PdfDocument pdfDoc = new PdfDocument("DocumentB.pdf");
Attachment attachment = pdfDoc.GetAttachments()[0];
EmbeddedFile embFile = new(attachment.GetData(), attachment.Filename, DateTime.Now);
PdfOutline outline = pdfDoc.Outlines[1];
Document document = new Document();
document.Pages.Add(new ImportedPage(pdfDoc.Pages[1]));
document.EmbeddedFiles.Add(embFile);
document.Outlines.Add(outline);
document.Draw(outputPath);
Dim pdfDoc As New PdfDocument("DocumentB.pdf")
Dim attachment As Attachment = pdfDoc.GetAttachments()(0)
Dim embFile As New EmbeddedFile(attachment.GetData(), attachment.Filename, DateTime.Now)
Dim outline As PdfOutline = pdfDoc.Outlines(1)
Dim document As New Document()
document.Pages.Add(New ImportedPage(pdfDoc.Pages(1)))

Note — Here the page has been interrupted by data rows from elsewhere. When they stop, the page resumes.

[src/rtl/memory_access_unit_if.sv]
// Data-memory request/grant/response bus between the memory stage and data memory.
interface memory_access_unit_if;
    logic        dmem_req;
    logic        dmem_we;
    logic [31:0] dmem_addr;
    logic [31:0] dmem_wdata;
    logic [3:0]  dmem_wstrb;
    logic        dmem_gnt;
    logic        dmem_rvalid;
    logic [31:0] dmem_rdata;

    modport master (
        output dmem_req, dmem_we, dmem_addr, dmem_wdata, dmem_wstrb,
        input  dmem_gnt, dmem_rvalid, dmem_rdata
    );

    modport slave (
        input  dmem_req, dmem_we, dmem_addr, dmem_wdata, dmem_wstrb,
        output dmem_gnt, dmem_rvalid, dmem_rdata
    );
endinterface

[src/rtl/memory_access_unit_load_store_align.sv]
// Combinational lane logic: store strobes/replication, load extraction/extension,
// natural-alignment check.
module load_store_align
    import memory_access_unit_pkg::*;
(
    input  logic [1:0]  addr_lo,
    input  logic [2:0]  sel,
    input  logic [31:0] store_data,
    input  logic [31:0] rdata,
    output logic [31:0] wdata,
    output logic [3:0]  wstrb,
    output logic [31:0] load_value,
    output logic        misaligned
);

    logic [31:0] shifted;

    // Size is carried by sel[1:0]; the unsigned bit does not change alignment or lanes.
    always_comb begin
        misaligned = 1'b0;
        wdata      = store_data;
        wstrb      = 4'b1111;
        case (sel[1:0])
            2'b00: begin
                wdata = {4{store_data[7:0]}};
                wstrb = 4'b0001 << addr_lo;
            end
            2'b01: begin
                misaligned = addr_lo[0];
                wdata      = {2{store_data[15:0]}};
                wstrb      = addr_lo[1] ? 4'b1100 : 4'b0011;
            end
            2'b10: begin
                misaligned = (addr_lo != 2'b00);
            end
            default: ;
        endcase
    end

    // Shift the addressed lane down to bit 0, then extend.
    always_comb begin
        shifted    = rdata >> {addr_lo, 3'b000};
        load_value = shifted;
        case (sel)
            MEM_B:   load_value = {{24{shifted[7]}}, shifted[7:0]};
            MEM_BU:  load_value = {24'h0, shifted[7:0]};
            MEM_H:   load_value = {{16{shifted[15]}}, shifted[15:0]};
            MEM_HU:  load_value = {16'h0, shifted[15:0]};
            default: load_value = shifted;
        endcase
    end

endmodule

[src/rtl/memory_access_unit.sv]
// RV32I memory stage: runs load/store transactions on the data bus, stalls
// upstream while one is outstanding, and registers results for writeback.
//
// state   | meaning
// IDLE    | accepting a new instruction from execute
// REQ     | bus request held until granted
// WAIT_R  | load granted, waiting for read data
module memory_access_unit
    import memory_access_unit_pkg::*;
(
    input  logic                 clk,
    input  logic                 rst,
    input  logic                 in_valid,
    input  logic [31:0]          alu_result,
    input  logic [31:0]          rs2_data,
    input  logic [1:0]           mem_op,
    input  logic [2:0]           mem_sel,
    input  logic [1:0]           wb_sel,
    input  logic [4:0]           rd,
    input  logic                 reg_we,
    input  logic [31:0]          pc_next,
    input  logic [31:0]          pc_adder_result,
    output logic                 stall,
    memory_access_unit_if.master dmem,
    output logic                 out_valid,
    output logic [31:0]          load_data,
    output logic [31:0]          alu_result_out,
    output logic [1:0]           wb_sel_out,
    output logic [4:0]           rd_out,
    output logic                 reg_we_out,
    output logic [31:0]          pc_next_out,
    output logic [31:0]          pc_adder_result_out,
    output logic                 misaligned
);

    mau_state_t  state_q, state_d;
    logic        req_c;

    logic [31:0] cap_addr, cap_wdata, cap_pc_next, cap_pc_adder;
    logic [3:0]  cap_wstrb;
    logic [2:0]  cap_sel;
    logic        cap_load, cap_reg_we;
    logic [1:0]  cap_wb_sel;
    logic [4:0]  cap_rd;

    logic [1:0]  align_addr;
    logic [2:0]  align_sel;
    logic [31:0] align_wdata, align_load;
    logic [3:0]  align_wstrb;
    logic        align_mis;

    logic        take, is_mem_in, mis_in, done_direct, done_store, done_load;

    // In IDLE the aligner looks at the incoming instruction; otherwise at the captured one.
    assign align_addr = (state_q == ST_IDLE) ? alu_result[1:0] : cap_addr[1:0];
    assign align_sel  = (state_q == ST_IDLE) ? mem_sel : cap_sel;

    load_store_align u_align (
        .addr_lo    (align_addr),
        .sel        (align_sel),
        .store_data (rs2_data),
        .rdata      (dmem.dmem_rdata),
        .wdata      (align_wdata),
        .wstrb      (align_wstrb),
        .load_value (align_load),
        .misaligned (align_mis)
    );

    assign take        = (state_q == ST_IDLE) && in_valid;
    assign is_mem_in   = is_mem_access(mem_op);
    assign mis_in      = is_mem_in && align_mis;
    assign done_direct = take && !(is_mem_in && !align_mis);
    assign done_store  = (state_q == ST_REQ) && dmem.dmem_gnt && !cap_load;
    assign done_load   = (state_q == ST_WAIT_R) && dmem.dmem_rvalid;

    assign dmem.dmem_req   = req_c;
    assign dmem.dmem_we    = req_c && !cap_load;
    assign dmem.dmem_addr  = {cap_addr[31:2], 2'b00};
    assign dmem.dmem_wdata = cap_wdata;
    assign dmem.dmem_wstrb = cap_wstrb;

    // State register.
    always_ff @(posedge clk or posedge rst) begin
        if (rst) state_q <= ST_IDLE;
        else     state_q <= state_d;
    end

    // Next-state, bus request and stall.
    always_comb begin
        state_d = state_q;
        stall   = 1'b0;
        req_c   = 1'b0;
        case (state_q)
            ST_IDLE: begin
                if (in_valid && is_mem_in && !align_mis) state_d = ST_REQ;
            end
            ST_REQ: begin
                stall = 1'b1;
                req_c = 1'b1;
                if (dmem.dmem_gnt) state_d = cap_load ? ST_WAIT_R : ST_IDLE;
            end
            ST_WAIT_R: begin
                stall = 1'b1;
                if (dmem.dmem_rvalid) state_d = ST_IDLE;
            end
            default: state_d = ST_IDLE;
        endcase
    end

    // Capture the instruction; loads carry zero strobes so they never look like writes.
    always_ff @(posedge clk or posedge rst) begin
        if (rst) begin
            cap_addr     <= '0;
            cap_sel      <= '0;
            cap_load     <= 1'b0;
            cap_wdata    <= '0;
            cap_wstrb    <= '0;
            cap_wb_sel   <= '0;
            cap_rd       <= '0;
            cap_reg_we   <= 1'b0;
            cap_pc_next  <= '0;
            cap_pc_adder <= '0;
        end else if (take) begin
            cap_addr     <= alu_result;
            cap_sel      <= mem_sel;
            cap_load     <= (mem_op == MEM_OP_LOAD);
            cap_wdata    <= (mem_op == MEM_OP_STORE) ? align_wdata : '0;
            cap_wstrb    <= (mem_op == MEM_OP_STORE) ? align_wstrb : '0;
            cap_wb_sel   <= wb_sel;
            cap_rd       <= rd;
            cap_reg_we   <= reg_we;
            cap_pc_next  <= pc_next;
            cap_pc_adder <= pc_adder_result;
        end
    end

    // Writeback-facing results, updated only when an instruction completes.
    always_ff @(posedge clk or posedge rst) begin
        if (rst) begin
            out_valid           <= 1'b0;
            load_data           <= '0;
            alu_result_out      <= '0;
            wb_sel_out          <= '0;
            rd_out              <= '0;
            reg_we_out          <= 1'b0;
            pc_next_out         <= '0;
            pc_adder_result_out <= '0;
            misaligned          <= 1'b0;
        end else begin
            out_valid <= 1'b0;
            if (done_direct) begin
                out_valid           <= 1'b1;
                load_data           <= '0;
                alu_result_out      <= alu_result;
                wb_sel_out          <= wb_sel;
                rd_out              <= rd;
                reg_we_out          <= reg_we && !mis_in;
                pc_next_out         <= pc_next;
                pc_adder_result_out <= pc_adder_result;
                misaligned          <= mis_in;
            end else if (done_store || done_load) begin
                out_valid           <= 1'b1;
                load_data           <= done_load ? align_load : '0;
                alu_result_out      <= cap_addr;
                wb_sel_out          <= cap_wb_sel;
                rd_out              <= cap_rd;
                reg_we_out          <= cap_reg_we;
                pc_next_out         <= cap_pc_next;
                pc_adder_result_out <= cap_pc_adder;
                misaligned          <= 1'b0;
            end
        end
    end

endmodule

document.EmbeddedFiles.Add(embFile)
document.Outlines.Add(outline)
document.Draw(outputPath)
Note in the example above the Document could not add a PdfPage instance directly, but instead had to construct an ImportedPage instance from the PdfPage instance first.
Extracting from Page
If extracting text from a specific page, the following code illustrates extracting an image from a PdfPage and then adding the image to a Document instance's page.
Document document = new();
PdfDocument pdfDoc = new PdfDocument("DocumentB.pdf");
Page page = new Page(PageSize.Letter);
PdfPage pdfPage = pdfDoc.GetPage(1);
ImageInformation imageInfo = pdfPage.GetImages()[0];
Image image = new Image(imageInfo.GetImage().Data, 0, 0, .5F);
Label lbl = new Label("Extracted Image", 10, 400, 600, 0);
lbl.FontSize = 24;
lbl.TextColor = RgbColor.Navy;
page.Elements.Add(image);
page.Elements.Add(lbl);
document.Pages.Add(page);
document.Draw(outputPath);
Dim document As New Document()
Dim pdfDoc As New PdfDocument("DocumentB.pdf")

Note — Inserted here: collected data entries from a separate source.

<file path="src/rtl/mm_fetch_scheduler_if.sv">
// Handshake bundle shared by the fetch scheduler, the input-RAM read
// controller and the fault-tolerant compute core.
interface mm_fetch_scheduler_if;
  logic       start;
  logic       row_done;
  logic       fetch_A;
  logic       fetch_B;
  logic       b_load;
  logic [5:0] b_row_idx;
  logic       a_valid;
  logic [5:0] a_row_idx;
  logic [1:0] pass_id;
  logic       busy;
  logic       finish;
  logic       err;

  // Scheduler side: consumes the job request and the core's row_done.
  modport master (
    input  start, row_done,
    output fetch_A, fetch_B, b_load, b_row_idx, a_valid, a_row_idx,
           pass_id, busy, finish, err
  );

  // RAM controller / core side.
  modport slave (
    output start, row_done,
    input  fetch_A, fetch_B, b_load, b_row_idx, a_valid, a_row_idx,
           pass_id, busy, finish, err
  );
endinterface

</file>
<file path="src/rtl/mm_fetch_scheduler.sv">
// Job sequencer for one redundant matrix job: per pass it requests the
// B burst, captures N_ROWS B rows, then walks N_ROWS A rows plus one
// flush fetch, gated by the core's row_done. A watchdog aborts a stalled
// job with a sticky err flag.
module mm_fetch_scheduler #(
  parameter int N_ROWS       = 32,
  parameter int NUM_PASSES   = 3,
  parameter int RD_LAT       = 3,
  parameter int B_ROW_PERIOD = 6,
  parameter int TIMEOUT      = 255
) (
  input logic                  clk,
  input logic                  rst,
  mm_fetch_scheduler_if.master bus
);

  localparam int              WD_W      = $clog2(TIMEOUT + 1);
  localparam logic [5:0]      LAST_ROW  = 6'(N_ROWS - 1);
  localparam logic [1:0]      LAST_PASS = 2'(NUM_PASSES - 1);
  localparam logic [WD_W-1:0] WD_LIMIT  = WD_W'(TIMEOUT - 1);
  localparam logic [WD_W-1:0] WD_MAX    = WD_W'(TIMEOUT);
  localparam logic [WD_W-1:0] WD_ONE    = WD_W'(1);
  // Countdown reloads: the strobe is raised when the counter reaches 1 so
  // that it lands exactly RD_LAT / B_ROW_PERIOD cycles after its trigger.
  localparam logic [7:0]      LAT_LOAD   = 8'(RD_LAT - 1);
  localparam logic [7:0]      ROW_LOAD   = 8'(B_ROW_PERIOD - 1);
  localparam logic [7:0]      FLUSH_LOAD = 8'(RD_LAT);

  typedef enum logic [3:0] {
    IDLE,
    B_REQ,
    B_STREAM,
    A_REQ,
    A_LAT,
    A_WAIT,
    FLUSH,
    FLUSH_WAIT,
    PASS_END,
    DONE
  } state_t;

  state_t          state;
  logic [7:0]      lat_cnt;
  logic [WD_W-1:0] wd_cnt;
  logic            start_q;
  logic            start_qq;
  logic            start_edge;

  logic            fetch_a;
  logic            fetch_b;
  logic            b_load;
  logic [5:0]      b_row_idx;
  logic            a_valid;
  logic [5:0]      a_row_idx;
  logic [1:0]      pass_id;
  logic            busy;
  logic            finish;
  logic            err;

  // Register the start level and detect its rising edge one cycle later.
  always_ff @(posedge clk or posedge rst) begin
    if (rst) begin
      start_q  <= 1'b0;
      start_qq <= 1'b0;
    end else begin
      // NOTE: registers are updated with non-blocking assignments so every
      // flop samples the values present before the clock edge.
      start_q  <= bus.start;
      start_qq <= start_q;
    end
  end

  assign start_edge = start_q & ~start_qq;

  // Job FSM with registered strobes, indices, status and watchdog.
  always_ff @(posedge clk or posedge rst) begin
    if (rst) begin
      state     <= IDLE;
      lat_cnt   <= '0;
      wd_cnt    <= '0;
      fetch_a   <= 1'b0;
      fetch_b   <= 1'b0;
      b_load    <= 1'b0;
      b_row_idx <= '0;
      a_valid   <= 1'b0;
      a_row_idx <= '0;
      pass_id   <= '0;
      busy      <= 1'b0;
      finish    <= 1'b0;
      err       <= 1'b0;
    end else begin
      fetch_a <= 1'b0;
      fetch_b <= 1'b0;
      b_load  <= 1'b0;
      a_valid <= 1'b0;
      finish  <= 1'b0;

      unique case (state)
        IDLE: begin
          if (start_edge) begin
            state     <= B_REQ;
            fetch_b   <= 1'b1;
            busy      <= 1'b1;
            err       <= 1'b0;
            pass_id   <= '0;
            a_row_idx <= '0;
            b_row_idx <= '0;
          end
        end

        B_REQ: begin
          state     <= B_STREAM;
          lat_cnt   <= LAT_LOAD;
          b_row_idx <= '0;
        end

        B_STREAM: begin
          if (lat_cnt != 8'd0) begin
            lat_cnt <= lat_cnt - 8'd1;
            if (lat_cnt == 8'd1) b_load <= 1'b1;
          end else if (b_row_idx == LAST_ROW) begin
            state     <= A_REQ;
            fetch_a   <= 1'b1;
            a_row_idx <= '0;
          end else begin
            b_row_idx <= b_row_idx + 6'd1;
            lat_cnt   <= ROW_LOAD;
          end
        end

        A_REQ: begin
          state   <= A_LAT;
          lat_cnt <= LAT_LOAD;
        end

        A_LAT: begin
          lat_cnt <= lat_cnt - 8'd1;
          if (lat_cnt == 8'd1) begin
            state   <= A_WAIT;
            a_valid <= 1'b1;
            wd_cnt  <= '0;
          end
        end

        A_WAIT: begin
          if (bus.row_done) begin
            fetch_a <= 1'b1;
            if (a_row_idx == LAST_ROW) begin
              state <= FLUSH;
            end else begin
              state     <= A_REQ;
              a_row_idx <= a_row_idx + 6'd1;
            end
          end else if (wd_cnt == WD_LIMIT) begin
            wd_cnt <= WD_MAX;
            err    <= 1'b1;
            finish <= 1'b1;
            busy   <= 1'b0;
            state  <= DONE;
          end else if (wd_cnt != WD_MAX) begin
            wd_cnt <= wd_cnt + WD_ONE;
          end
        end

        FLUSH: begin
          state   <= FLUSH_WAIT;
          lat_cnt <= FLUSH_LOAD;
        end

        FLUSH_WAIT: begin
          lat_cnt <= lat_cnt - 8'd1;
          if (lat_cnt == 8'd1) state <= PASS_END;
        end

        PASS_END: begin
          if (pass_id != LAST_PASS) begin
            pass_id <= pass_id + 2'd1;
            fetch_b <= 1'b1;
            state   <= B_REQ;
          end else begin
            finish <= 1'b1;
            busy   <= 1'b0;
            state  <= DONE;
          end
        end

        DONE: begin
          state <= IDLE;
        end

        default: begin
          state <= IDLE;
        end
      endcase
    end
  end

  assign bus.fetch_A   = fetch_a;
  assign bus.fetch_B   = fetch_b;
  assign bus.b_load    = b_load;
  assign bus.b_row_idx = b_row_idx;
  assign bus.a_valid   = a_valid;
  assign bus.a_row_idx = a_row_idx;
  assign bus.pass_id   = pass_id;
  assign bus.busy      = busy;
  assign bus.finish    = finish;
  assign bus.err       = err;

endmodule

</file>
<file path="src/flat_wrapper.sv">
// flat-port wrapper written by rule: the top's interface ports become plain ports
module mm_fetch_scheduler_flat 
#(
  parameter int N_ROWS       = 32,
  parameter int NUM_PASSES   = 3,
  parameter int RD_LAT       = 3,
  parameter int B_ROW_PERIOD = 6,
  parameter int TIMEOUT      = 255
)
  (clk, rst, bus_start, bus_row_done, bus_fetch_A, bus_fetch_B, bus_b_load, bus_b_row_idx, bus_a_valid, bus_a_row_idx, bus_pass_id, bus_busy, bus_finish, bus_err);
  mm_fetch_scheduler_if bus_i ();
  input logic clk;
  input logic rst;
  input wire logic [$bits(bus_i.start)-1:0] bus_start;
  input wire logic [$bits(bus_i.row_done)-1:0] bus_row_done;
  output wire logic [$bits(bus_i.fetch_A)-1:0] bus_fetch_A;
  output wire logic [$bits(bus_i.fetch_B)-1:0] bus_fetch_B;
  output wire logic [$bits(bus_i.b_load)-1:0] bus_b_load;
  output wire logic [$bits(bus_i.b_row_idx)-1:0] bus_b_row_idx;
  output wire logic [$bits(bus_i.a_valid)-1:0] bus_a_valid;
  output wire logic [$bits(bus_i.a_row_idx)-1:0] bus_a_row_idx;
  output wire logic [$bits(bus_i.pass_id)-1:0] bus_pass_id;
  output wire logic [$bits(bus_i.busy)-1:0] bus_busy;
  output wire logic [$bits(bus_i.finish)-1:0] bus_finish;
  output wire logic [$bits(bus_i.err)-1:0] bus_err;
  assign bus_i.start = bus_start;
  assign bus_i.row_done = bus_row_done;
  assign bus_fetch_A = bus_i.fetch_A;
  assign bus_fetch_B = bus_i.fetch_B;
  assign bus_b_load = bus_i.b_load;
  assign bus_b_row_idx = bus_i.b_row_idx;
  assign bus_a_valid = bus_i.a_valid;
  assign bus_a_row_idx = bus_i.a_row_idx;
  assign bus_pass_id = bus_i.pass_id;
  assign bus_busy = bus_i.busy;
  assign bus_finish = bus_i.finish;
  assign bus_err = bus_i.err;
  mm_fetch_scheduler #(.N_ROWS(N_ROWS), .NUM_PASSES(NUM_PASSES), .RD_LAT(RD_LAT), .B_ROW_PERIOD(B_ROW_PERIOD), .TIMEOUT(TIMEOUT)) u_core (.clk(clk), .rst(rst), .bus(bus_i));
endmodule
</file>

Dim page As New Page(PageSize.Letter)
Dim pdfPage As PdfPage = pdfDoc.GetPage(1)
Dim imageInfo As ImageInformation = pdfPage.GetImages()(0)
Dim image As New Image(imageInfo.GetImage().Data, 0, 0, 0.5F)
Dim lbl As New Label("Extracted Image", 10, 400, 600, 0)
lbl.FontSize = 24
lbl.TextColor = RgbColor.Navy
page.Elements.Add(image)
page.Elements.Add(lbl)
document.Pages.Add(page)
document.Draw(outputPath)
Figure 2. Extracting image from a page.
Note that the PdfPage returns ImageInformation instances and not Image instances.